(Given data begins)

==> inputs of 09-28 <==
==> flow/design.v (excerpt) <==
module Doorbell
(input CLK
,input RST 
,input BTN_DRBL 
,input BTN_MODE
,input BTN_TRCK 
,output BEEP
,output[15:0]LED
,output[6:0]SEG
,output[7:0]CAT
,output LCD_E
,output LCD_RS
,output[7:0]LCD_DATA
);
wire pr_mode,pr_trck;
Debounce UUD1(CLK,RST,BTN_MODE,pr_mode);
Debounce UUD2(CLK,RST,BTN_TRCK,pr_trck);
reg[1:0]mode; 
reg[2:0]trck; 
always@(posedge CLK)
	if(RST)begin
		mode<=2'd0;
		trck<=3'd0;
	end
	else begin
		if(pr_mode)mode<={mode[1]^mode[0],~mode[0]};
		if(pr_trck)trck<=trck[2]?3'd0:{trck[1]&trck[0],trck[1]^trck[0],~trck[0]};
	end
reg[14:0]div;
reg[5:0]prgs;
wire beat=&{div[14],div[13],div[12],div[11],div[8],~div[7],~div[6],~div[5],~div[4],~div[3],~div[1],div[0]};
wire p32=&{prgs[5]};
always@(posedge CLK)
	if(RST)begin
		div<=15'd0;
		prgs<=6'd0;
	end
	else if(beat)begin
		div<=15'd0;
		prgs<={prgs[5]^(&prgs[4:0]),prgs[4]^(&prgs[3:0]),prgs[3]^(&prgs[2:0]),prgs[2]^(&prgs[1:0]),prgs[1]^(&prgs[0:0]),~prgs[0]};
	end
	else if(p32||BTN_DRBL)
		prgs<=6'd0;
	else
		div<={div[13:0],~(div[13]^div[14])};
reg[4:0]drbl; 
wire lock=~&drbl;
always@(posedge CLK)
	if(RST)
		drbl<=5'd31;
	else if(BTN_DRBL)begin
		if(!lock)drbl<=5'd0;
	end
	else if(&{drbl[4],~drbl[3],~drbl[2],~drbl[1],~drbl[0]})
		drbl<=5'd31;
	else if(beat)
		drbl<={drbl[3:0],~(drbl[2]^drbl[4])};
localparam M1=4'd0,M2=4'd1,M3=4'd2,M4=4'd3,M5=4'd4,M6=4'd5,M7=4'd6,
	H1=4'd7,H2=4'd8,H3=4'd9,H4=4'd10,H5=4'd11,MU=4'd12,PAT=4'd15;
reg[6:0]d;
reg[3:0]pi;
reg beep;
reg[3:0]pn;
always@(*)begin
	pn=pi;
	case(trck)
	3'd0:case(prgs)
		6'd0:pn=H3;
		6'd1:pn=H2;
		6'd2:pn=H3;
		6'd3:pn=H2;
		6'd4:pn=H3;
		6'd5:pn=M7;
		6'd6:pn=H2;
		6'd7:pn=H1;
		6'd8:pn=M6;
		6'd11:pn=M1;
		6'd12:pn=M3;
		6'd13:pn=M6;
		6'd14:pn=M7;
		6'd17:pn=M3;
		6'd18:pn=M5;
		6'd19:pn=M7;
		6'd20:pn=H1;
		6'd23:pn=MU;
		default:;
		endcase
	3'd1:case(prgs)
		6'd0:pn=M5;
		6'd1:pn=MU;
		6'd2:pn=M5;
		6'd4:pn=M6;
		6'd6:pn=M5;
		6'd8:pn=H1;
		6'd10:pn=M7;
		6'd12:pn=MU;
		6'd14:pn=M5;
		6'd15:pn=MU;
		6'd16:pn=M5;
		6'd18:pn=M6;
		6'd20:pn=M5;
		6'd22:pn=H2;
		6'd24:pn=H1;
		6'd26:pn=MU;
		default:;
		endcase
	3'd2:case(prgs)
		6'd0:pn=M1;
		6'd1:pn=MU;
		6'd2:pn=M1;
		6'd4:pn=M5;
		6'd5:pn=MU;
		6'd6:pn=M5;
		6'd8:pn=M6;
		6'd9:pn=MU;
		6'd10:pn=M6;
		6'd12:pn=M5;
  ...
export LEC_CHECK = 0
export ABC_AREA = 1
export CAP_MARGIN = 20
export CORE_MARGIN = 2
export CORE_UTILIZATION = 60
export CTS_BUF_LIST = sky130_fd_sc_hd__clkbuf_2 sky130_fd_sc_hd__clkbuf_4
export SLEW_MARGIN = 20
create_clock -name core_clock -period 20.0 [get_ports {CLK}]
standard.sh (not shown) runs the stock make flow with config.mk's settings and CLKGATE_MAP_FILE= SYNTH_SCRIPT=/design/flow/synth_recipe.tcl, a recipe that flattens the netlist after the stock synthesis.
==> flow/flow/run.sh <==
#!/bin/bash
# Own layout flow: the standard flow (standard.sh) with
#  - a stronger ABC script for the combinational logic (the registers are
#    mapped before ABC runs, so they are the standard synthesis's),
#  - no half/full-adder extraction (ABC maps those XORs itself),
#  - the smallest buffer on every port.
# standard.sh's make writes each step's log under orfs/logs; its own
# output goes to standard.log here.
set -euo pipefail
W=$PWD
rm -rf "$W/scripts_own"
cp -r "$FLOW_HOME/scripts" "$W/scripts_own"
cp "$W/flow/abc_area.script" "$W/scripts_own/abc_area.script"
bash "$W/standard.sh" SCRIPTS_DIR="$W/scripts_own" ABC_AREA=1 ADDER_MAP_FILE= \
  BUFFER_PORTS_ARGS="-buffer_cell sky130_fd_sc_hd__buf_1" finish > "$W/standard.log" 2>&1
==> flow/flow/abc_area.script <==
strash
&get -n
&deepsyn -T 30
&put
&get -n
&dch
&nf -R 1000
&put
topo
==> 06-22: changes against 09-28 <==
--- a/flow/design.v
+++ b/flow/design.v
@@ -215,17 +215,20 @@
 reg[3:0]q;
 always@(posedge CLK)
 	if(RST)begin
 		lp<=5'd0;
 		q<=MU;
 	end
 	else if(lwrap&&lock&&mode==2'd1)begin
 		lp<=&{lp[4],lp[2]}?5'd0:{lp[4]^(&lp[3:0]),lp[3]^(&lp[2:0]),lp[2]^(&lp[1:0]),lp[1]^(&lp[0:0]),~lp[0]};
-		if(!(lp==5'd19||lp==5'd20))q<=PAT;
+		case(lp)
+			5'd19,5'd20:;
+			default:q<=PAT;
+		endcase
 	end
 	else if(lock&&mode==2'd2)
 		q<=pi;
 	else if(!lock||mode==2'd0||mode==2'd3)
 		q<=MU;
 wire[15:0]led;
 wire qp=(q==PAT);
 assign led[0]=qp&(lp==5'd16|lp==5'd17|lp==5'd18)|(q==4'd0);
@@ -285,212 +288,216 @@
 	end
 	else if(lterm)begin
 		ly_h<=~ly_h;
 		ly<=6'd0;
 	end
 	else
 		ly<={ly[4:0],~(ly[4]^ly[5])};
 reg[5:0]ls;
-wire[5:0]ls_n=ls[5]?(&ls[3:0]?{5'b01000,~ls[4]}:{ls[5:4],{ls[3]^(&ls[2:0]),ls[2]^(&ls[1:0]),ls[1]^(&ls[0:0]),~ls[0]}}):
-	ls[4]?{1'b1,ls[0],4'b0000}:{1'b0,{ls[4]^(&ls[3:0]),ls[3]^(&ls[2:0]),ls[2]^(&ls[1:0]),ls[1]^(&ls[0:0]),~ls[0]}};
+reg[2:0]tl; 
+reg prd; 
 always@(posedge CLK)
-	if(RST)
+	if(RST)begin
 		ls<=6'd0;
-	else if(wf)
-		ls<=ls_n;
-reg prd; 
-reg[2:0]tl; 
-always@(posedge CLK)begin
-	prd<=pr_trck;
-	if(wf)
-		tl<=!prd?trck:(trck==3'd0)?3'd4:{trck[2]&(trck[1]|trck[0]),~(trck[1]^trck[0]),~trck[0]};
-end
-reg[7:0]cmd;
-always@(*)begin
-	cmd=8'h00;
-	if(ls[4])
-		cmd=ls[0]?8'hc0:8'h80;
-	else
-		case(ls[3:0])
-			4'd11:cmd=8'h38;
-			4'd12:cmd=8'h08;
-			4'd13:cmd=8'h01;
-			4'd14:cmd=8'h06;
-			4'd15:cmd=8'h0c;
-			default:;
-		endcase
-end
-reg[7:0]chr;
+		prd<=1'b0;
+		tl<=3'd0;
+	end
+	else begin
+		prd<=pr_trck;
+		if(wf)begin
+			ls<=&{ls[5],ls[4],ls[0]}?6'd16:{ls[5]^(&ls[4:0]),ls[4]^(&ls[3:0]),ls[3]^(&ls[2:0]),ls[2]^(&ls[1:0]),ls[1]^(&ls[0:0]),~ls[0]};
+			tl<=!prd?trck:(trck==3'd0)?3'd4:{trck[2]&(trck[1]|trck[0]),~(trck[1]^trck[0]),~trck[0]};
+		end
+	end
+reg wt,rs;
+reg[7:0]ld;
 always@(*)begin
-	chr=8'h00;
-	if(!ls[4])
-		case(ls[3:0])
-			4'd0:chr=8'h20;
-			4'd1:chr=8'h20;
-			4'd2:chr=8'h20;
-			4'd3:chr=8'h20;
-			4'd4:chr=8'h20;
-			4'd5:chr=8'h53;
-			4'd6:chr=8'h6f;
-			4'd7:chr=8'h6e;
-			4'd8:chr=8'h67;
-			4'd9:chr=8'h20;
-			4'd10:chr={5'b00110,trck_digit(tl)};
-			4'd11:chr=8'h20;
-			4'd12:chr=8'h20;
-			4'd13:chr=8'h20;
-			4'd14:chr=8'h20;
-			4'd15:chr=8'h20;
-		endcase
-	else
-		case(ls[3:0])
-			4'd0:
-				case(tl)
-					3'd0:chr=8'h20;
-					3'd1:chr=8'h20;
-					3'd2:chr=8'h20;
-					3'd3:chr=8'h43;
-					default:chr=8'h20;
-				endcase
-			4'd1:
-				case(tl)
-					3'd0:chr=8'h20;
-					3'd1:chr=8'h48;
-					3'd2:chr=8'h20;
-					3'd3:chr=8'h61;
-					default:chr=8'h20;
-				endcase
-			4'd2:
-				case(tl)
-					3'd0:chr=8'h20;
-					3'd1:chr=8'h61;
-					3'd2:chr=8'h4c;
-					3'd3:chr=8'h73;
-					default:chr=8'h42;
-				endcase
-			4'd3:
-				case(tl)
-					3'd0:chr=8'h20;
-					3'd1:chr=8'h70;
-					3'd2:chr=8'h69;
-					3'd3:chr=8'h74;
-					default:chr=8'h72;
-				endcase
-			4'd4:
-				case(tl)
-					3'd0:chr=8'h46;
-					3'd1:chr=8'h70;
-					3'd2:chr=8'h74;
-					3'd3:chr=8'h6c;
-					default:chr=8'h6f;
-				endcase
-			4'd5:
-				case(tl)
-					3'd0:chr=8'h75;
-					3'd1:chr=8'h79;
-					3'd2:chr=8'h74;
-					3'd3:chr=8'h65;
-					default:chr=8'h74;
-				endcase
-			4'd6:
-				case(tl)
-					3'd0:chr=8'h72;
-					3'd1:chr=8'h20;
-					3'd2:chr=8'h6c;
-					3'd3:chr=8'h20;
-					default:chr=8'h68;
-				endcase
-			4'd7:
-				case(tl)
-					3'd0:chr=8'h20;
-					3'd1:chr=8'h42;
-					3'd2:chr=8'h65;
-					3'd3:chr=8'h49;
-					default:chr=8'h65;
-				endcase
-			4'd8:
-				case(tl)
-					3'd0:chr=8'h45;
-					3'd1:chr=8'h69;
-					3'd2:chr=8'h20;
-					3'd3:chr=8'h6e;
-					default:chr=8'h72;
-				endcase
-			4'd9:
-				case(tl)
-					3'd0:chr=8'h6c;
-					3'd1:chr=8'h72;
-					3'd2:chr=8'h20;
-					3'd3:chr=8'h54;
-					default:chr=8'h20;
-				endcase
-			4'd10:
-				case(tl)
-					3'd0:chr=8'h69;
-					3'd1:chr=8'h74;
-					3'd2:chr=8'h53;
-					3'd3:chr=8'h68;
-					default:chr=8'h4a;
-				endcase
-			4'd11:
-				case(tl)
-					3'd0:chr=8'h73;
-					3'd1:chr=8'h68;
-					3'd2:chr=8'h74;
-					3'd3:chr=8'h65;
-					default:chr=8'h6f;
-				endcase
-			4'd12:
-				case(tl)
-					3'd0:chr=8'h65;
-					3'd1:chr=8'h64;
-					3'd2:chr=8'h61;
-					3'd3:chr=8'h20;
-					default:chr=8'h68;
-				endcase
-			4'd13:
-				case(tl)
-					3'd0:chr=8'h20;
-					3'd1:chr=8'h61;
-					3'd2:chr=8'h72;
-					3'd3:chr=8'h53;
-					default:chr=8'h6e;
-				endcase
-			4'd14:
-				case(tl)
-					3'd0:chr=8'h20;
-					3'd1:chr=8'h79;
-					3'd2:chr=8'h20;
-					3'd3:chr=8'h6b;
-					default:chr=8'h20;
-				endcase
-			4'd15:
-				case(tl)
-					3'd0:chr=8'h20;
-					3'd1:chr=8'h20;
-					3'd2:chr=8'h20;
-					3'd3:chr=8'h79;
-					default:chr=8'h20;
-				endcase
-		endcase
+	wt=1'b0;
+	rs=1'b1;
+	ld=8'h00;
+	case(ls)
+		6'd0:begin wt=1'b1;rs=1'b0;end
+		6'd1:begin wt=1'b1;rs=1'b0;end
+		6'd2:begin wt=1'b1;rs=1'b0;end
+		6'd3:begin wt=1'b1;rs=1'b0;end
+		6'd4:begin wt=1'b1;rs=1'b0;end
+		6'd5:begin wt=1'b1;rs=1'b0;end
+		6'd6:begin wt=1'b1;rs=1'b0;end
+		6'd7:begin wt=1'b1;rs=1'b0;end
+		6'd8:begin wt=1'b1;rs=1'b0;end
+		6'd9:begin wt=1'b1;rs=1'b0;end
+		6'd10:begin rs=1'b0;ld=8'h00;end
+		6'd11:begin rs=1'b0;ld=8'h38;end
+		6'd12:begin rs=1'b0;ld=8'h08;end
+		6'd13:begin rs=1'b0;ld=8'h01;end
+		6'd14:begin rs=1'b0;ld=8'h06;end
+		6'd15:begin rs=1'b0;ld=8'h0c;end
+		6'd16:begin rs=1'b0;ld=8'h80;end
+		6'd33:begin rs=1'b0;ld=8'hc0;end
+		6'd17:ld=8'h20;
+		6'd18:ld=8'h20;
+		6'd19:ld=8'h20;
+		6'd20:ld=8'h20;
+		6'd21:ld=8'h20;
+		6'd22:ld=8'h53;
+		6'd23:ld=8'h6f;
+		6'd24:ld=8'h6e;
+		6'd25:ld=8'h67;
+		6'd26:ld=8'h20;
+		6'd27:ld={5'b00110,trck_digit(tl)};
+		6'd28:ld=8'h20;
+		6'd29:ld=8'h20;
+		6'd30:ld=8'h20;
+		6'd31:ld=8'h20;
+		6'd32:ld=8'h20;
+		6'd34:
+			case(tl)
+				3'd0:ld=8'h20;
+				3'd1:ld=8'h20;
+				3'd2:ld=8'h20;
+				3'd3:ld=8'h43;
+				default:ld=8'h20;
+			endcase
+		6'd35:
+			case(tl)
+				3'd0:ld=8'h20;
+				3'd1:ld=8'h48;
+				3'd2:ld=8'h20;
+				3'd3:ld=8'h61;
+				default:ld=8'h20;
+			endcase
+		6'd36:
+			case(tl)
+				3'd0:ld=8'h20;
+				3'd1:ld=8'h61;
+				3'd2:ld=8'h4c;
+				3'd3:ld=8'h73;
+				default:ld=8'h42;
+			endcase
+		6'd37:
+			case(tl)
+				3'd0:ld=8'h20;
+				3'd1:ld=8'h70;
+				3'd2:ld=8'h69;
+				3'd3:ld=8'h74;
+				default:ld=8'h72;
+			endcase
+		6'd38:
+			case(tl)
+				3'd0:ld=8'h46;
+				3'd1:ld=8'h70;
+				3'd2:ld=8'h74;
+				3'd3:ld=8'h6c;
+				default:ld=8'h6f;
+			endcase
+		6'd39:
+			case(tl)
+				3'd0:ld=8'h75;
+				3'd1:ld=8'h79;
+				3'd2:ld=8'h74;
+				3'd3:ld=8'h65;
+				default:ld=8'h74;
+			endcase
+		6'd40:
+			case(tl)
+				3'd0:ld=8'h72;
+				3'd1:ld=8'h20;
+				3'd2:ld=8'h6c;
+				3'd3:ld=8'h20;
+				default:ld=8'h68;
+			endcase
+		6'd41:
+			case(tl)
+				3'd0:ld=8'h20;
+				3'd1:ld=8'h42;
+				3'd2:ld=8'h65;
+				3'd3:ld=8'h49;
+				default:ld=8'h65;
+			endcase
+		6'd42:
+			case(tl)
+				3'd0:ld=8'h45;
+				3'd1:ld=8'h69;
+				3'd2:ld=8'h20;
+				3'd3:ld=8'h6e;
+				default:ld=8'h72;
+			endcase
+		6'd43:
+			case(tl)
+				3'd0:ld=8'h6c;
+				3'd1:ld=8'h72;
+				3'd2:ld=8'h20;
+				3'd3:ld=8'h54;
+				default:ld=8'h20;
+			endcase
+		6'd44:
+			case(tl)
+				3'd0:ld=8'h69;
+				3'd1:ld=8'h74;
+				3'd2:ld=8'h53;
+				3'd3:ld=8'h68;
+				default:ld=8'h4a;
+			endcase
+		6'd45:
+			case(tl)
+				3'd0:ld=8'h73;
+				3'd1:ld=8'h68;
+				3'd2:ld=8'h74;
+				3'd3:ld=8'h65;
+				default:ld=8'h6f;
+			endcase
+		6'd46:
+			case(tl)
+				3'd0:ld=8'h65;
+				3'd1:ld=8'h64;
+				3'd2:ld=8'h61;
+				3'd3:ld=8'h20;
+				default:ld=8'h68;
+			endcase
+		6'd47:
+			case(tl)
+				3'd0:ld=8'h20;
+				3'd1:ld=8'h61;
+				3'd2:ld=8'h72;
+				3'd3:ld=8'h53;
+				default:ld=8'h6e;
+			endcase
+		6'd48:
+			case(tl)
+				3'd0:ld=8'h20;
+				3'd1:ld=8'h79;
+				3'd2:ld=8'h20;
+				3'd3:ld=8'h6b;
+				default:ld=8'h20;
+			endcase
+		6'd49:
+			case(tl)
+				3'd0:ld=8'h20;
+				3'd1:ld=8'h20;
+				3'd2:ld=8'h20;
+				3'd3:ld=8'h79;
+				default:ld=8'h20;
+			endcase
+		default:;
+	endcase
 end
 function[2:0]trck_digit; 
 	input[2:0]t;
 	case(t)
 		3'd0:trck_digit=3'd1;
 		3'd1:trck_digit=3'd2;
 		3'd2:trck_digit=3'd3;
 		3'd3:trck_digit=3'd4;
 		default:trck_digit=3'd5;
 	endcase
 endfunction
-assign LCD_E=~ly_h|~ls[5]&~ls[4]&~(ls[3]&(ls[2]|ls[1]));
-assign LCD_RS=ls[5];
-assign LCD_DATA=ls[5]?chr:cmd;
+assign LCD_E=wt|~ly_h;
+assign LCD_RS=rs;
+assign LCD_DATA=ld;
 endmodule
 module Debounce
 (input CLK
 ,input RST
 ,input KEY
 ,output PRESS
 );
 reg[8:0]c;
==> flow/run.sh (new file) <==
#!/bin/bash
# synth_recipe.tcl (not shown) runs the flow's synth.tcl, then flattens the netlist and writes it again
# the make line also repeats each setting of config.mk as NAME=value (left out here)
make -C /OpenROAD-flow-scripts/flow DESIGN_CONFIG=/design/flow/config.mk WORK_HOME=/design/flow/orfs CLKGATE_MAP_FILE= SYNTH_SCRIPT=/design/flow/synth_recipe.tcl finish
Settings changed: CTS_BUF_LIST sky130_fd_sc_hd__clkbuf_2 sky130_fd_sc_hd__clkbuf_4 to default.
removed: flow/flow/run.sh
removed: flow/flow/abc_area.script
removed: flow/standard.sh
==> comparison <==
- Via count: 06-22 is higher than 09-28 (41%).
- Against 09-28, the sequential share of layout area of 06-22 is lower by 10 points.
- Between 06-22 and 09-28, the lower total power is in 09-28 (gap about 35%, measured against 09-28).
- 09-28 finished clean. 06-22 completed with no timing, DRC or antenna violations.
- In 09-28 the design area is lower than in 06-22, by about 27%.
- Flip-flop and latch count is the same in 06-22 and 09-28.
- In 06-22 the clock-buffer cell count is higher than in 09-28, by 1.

(Given data ends)

What this task involves = Print exactly the lines from the beginning of the entries through the line with "mode<=2'd0;". Output nothing more.

Your response =
==> inputs of 09-28 <==
==> flow/design.v (excerpt) <==
module Doorbell
(input CLK
,input RST 
,input BTN_DRBL 
,input BTN_MODE
,input BTN_TRCK 
,output BEEP
,output[15:0]LED
,output[6:0]SEG
,output[7:0]CAT
,output LCD_E
,output LCD_RS
,output[7:0]LCD_DATA
);
wire pr_mode,pr_trck;
Debounce UUD1(CLK,RST,BTN_MODE,pr_mode);
Debounce UUD2(CLK,RST,BTN_TRCK,pr_trck);
reg[1:0]mode; 
reg[2:0]trck; 
always@(posedge CLK)
	if(RST)begin
		mode<=2'd0;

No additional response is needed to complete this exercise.